Exercise prompt:
Repeat the stretch of entries below from the line with "post-route | 0.9067 |" through the line with "count | 2018 |". Include both ends and add nothing.

(Stored data entries)
------------------------------------------------------------
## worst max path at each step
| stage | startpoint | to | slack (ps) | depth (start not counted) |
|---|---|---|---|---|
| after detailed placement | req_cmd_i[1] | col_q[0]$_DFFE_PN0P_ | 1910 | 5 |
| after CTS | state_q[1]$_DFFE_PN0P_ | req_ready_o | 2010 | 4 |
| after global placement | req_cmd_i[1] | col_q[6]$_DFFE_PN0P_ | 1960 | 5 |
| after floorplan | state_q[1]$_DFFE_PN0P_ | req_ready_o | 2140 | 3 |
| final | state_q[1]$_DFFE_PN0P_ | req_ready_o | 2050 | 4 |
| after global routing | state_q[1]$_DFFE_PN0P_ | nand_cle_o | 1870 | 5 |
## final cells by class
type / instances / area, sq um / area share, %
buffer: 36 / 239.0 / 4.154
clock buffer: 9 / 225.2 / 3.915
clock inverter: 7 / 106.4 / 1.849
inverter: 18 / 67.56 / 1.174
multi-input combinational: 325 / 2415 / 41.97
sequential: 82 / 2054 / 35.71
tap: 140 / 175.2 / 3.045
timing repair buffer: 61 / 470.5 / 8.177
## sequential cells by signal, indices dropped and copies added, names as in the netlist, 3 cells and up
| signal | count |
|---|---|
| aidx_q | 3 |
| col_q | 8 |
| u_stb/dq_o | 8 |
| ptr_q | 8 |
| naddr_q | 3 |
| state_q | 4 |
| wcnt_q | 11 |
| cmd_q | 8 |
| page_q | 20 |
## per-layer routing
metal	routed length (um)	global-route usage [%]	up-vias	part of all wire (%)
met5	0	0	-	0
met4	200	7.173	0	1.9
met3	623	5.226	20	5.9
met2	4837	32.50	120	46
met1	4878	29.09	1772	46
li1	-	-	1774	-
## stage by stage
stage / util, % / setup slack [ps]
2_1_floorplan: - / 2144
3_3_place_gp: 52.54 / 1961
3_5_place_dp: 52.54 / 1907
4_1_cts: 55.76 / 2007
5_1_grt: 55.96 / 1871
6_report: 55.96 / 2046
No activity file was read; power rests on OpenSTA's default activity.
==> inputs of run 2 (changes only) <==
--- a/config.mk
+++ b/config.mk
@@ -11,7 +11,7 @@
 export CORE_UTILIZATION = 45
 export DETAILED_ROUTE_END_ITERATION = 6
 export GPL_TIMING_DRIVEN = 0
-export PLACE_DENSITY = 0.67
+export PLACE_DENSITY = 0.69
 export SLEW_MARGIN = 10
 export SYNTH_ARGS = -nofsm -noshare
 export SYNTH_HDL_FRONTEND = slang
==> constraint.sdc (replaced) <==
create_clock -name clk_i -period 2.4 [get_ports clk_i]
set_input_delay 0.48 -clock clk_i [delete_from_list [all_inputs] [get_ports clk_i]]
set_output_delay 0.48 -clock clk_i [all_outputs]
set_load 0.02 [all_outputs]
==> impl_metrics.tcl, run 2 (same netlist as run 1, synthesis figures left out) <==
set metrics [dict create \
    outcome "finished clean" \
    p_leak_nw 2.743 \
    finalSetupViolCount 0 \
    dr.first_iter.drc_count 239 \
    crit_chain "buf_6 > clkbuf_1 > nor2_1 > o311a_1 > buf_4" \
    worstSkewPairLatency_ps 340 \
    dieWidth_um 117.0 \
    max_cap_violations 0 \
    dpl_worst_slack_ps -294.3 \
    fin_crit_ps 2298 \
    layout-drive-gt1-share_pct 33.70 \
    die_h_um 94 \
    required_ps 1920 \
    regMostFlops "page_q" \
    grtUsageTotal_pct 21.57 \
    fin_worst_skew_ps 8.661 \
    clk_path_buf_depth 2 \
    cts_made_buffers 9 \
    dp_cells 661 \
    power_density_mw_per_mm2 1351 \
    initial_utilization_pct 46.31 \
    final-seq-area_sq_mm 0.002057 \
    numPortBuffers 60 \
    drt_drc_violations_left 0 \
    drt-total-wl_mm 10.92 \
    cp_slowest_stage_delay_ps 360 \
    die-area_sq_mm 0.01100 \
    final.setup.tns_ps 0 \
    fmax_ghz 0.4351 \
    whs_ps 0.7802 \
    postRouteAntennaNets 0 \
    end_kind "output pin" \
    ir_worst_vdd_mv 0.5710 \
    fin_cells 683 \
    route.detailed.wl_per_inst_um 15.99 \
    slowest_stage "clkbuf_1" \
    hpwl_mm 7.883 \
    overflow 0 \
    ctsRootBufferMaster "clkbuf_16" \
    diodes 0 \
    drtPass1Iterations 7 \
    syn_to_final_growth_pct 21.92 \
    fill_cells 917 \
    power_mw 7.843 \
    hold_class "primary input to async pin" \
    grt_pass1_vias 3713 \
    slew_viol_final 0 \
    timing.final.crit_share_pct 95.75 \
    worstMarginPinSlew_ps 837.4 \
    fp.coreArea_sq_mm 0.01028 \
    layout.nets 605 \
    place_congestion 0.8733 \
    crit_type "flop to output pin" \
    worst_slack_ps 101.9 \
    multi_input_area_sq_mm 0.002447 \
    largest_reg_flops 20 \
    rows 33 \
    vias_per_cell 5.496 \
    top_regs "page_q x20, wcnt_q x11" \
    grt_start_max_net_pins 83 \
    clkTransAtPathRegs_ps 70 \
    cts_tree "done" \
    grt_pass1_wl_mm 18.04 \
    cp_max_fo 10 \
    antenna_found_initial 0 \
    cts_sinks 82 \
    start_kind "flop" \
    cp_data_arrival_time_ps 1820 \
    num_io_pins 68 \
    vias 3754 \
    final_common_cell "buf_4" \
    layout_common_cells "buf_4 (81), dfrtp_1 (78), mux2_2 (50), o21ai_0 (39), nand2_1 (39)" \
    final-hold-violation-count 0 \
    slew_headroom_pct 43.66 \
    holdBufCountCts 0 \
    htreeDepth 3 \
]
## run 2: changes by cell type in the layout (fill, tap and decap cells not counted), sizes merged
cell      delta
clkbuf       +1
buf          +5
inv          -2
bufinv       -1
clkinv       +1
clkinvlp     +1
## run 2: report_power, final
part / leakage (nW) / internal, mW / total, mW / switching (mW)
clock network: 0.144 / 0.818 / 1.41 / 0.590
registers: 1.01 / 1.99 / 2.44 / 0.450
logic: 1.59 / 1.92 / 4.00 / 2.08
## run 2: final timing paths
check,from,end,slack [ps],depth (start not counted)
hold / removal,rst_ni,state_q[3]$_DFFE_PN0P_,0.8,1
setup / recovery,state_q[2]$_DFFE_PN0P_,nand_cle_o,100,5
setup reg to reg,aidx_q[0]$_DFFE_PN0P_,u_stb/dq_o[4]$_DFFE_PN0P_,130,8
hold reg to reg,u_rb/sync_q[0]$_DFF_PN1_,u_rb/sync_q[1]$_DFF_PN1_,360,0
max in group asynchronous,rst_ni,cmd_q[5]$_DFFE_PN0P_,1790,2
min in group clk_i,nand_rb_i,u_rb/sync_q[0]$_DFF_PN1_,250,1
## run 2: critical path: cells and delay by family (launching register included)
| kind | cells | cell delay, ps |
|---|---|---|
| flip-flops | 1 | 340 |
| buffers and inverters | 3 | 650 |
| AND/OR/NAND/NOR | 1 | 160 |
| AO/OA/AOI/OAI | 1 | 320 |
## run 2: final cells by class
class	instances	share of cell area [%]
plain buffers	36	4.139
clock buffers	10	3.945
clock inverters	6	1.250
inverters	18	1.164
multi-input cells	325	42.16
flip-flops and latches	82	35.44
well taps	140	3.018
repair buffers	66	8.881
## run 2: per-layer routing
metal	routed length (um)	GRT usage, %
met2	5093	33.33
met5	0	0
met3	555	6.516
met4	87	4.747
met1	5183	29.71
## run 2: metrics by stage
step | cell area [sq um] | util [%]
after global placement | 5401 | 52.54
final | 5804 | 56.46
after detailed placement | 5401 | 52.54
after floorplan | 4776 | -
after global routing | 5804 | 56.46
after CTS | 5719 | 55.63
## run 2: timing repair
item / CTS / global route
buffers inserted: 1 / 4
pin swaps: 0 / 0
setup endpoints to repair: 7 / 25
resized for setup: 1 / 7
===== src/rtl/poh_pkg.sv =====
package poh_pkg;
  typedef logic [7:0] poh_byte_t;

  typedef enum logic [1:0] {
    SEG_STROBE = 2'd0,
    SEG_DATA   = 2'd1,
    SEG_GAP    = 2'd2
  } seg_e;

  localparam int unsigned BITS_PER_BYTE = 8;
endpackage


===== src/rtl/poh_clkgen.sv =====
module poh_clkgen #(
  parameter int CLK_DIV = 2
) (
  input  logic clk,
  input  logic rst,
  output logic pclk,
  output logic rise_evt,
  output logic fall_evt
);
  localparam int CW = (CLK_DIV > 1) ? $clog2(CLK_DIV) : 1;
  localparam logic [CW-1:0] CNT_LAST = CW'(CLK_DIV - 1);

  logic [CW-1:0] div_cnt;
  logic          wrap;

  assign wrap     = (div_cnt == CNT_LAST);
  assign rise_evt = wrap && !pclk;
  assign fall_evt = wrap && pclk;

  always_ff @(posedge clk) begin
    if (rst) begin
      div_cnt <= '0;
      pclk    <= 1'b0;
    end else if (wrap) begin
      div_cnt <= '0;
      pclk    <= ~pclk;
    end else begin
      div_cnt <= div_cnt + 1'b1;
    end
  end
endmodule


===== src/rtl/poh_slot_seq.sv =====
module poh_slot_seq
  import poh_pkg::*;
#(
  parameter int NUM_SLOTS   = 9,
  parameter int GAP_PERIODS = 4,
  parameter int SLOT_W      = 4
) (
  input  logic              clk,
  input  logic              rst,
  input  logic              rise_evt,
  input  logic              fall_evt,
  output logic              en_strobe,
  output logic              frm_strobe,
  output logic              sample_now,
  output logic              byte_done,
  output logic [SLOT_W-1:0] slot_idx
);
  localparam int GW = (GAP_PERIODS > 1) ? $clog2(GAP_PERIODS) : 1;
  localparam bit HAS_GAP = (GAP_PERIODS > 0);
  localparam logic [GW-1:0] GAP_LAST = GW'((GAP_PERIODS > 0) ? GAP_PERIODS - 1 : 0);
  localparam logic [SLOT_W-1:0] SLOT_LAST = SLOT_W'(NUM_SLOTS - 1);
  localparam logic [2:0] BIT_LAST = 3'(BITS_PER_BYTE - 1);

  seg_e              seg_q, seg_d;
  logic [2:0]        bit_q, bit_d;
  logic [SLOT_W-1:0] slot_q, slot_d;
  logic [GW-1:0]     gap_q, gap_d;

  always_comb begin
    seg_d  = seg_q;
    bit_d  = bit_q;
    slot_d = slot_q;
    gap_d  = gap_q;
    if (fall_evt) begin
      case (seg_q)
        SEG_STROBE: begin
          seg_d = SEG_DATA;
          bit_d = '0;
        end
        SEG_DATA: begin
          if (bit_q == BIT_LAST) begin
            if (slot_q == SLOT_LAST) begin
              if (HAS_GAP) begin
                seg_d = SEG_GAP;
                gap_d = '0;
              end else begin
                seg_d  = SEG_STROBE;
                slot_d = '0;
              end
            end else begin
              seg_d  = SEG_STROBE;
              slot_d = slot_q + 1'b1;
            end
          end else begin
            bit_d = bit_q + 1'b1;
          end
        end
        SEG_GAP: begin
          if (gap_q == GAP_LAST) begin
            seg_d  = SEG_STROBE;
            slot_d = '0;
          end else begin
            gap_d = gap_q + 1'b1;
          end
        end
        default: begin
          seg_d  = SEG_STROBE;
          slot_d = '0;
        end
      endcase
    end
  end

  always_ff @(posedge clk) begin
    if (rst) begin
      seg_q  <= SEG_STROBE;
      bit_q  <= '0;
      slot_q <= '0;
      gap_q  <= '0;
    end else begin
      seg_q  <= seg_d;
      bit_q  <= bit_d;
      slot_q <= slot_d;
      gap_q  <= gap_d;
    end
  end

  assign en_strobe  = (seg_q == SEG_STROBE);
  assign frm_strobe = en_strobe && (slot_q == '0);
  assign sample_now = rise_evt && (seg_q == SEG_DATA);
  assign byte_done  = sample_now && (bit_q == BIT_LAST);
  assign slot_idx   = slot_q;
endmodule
------------------------------------------------------------
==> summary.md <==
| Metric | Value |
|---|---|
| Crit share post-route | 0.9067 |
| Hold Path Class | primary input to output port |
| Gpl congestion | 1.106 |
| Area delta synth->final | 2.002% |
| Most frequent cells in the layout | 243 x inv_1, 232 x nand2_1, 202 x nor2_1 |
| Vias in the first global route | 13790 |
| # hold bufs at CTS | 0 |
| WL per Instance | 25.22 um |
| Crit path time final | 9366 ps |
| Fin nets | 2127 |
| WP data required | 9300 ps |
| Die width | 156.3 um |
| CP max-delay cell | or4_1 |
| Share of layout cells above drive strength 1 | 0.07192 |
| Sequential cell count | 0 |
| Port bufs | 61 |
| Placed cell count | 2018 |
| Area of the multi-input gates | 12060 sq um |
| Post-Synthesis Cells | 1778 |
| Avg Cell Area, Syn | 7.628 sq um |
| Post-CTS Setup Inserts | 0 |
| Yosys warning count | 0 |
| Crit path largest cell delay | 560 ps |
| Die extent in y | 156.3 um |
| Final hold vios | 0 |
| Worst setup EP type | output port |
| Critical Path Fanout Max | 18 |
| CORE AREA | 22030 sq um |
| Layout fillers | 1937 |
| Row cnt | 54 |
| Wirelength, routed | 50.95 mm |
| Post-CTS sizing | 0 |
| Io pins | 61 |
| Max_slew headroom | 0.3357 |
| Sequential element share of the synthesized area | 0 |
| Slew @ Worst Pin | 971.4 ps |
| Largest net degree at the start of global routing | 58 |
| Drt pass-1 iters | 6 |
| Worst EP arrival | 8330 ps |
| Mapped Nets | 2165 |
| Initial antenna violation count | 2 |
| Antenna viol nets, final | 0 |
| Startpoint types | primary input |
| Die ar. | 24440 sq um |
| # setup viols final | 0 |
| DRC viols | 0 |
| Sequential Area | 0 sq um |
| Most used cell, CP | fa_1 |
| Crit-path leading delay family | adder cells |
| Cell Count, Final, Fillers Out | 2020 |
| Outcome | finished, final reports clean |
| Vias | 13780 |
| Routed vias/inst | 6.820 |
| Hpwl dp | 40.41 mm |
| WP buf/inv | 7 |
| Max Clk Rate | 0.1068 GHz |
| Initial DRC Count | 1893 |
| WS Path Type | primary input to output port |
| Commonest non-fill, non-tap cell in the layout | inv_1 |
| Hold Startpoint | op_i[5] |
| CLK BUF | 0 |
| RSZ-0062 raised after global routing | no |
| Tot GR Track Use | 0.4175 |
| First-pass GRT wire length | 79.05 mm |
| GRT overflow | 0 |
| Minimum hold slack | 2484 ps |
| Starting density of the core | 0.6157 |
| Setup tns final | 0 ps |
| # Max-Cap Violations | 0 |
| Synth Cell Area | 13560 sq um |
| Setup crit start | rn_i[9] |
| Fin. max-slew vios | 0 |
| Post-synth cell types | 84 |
------------------------------------------------------------
Response for this exercise:
| Crit share post-route | 0.9067 |
| Hold Path Class | primary input to output port |
| Gpl congestion | 1.106 |
| Area delta synth->final | 2.002% |
| Most frequent cells in the layout | 243 x inv_1, 232 x nand2_1, 202 x nor2_1 |
| Vias in the first global route | 13790 |
| # hold bufs at CTS | 0 |
| WL per Instance | 25.22 um |
| Crit path time final | 9366 ps |
| Fin nets | 2127 |
| WP data required | 9300 ps |
| Die width | 156.3 um |
| CP max-delay cell | or4_1 |
| Share of layout cells above drive strength 1 | 0.07192 |
| Sequential cell count | 0 |
| Port bufs | 61 |
| Placed cell count | 2018 |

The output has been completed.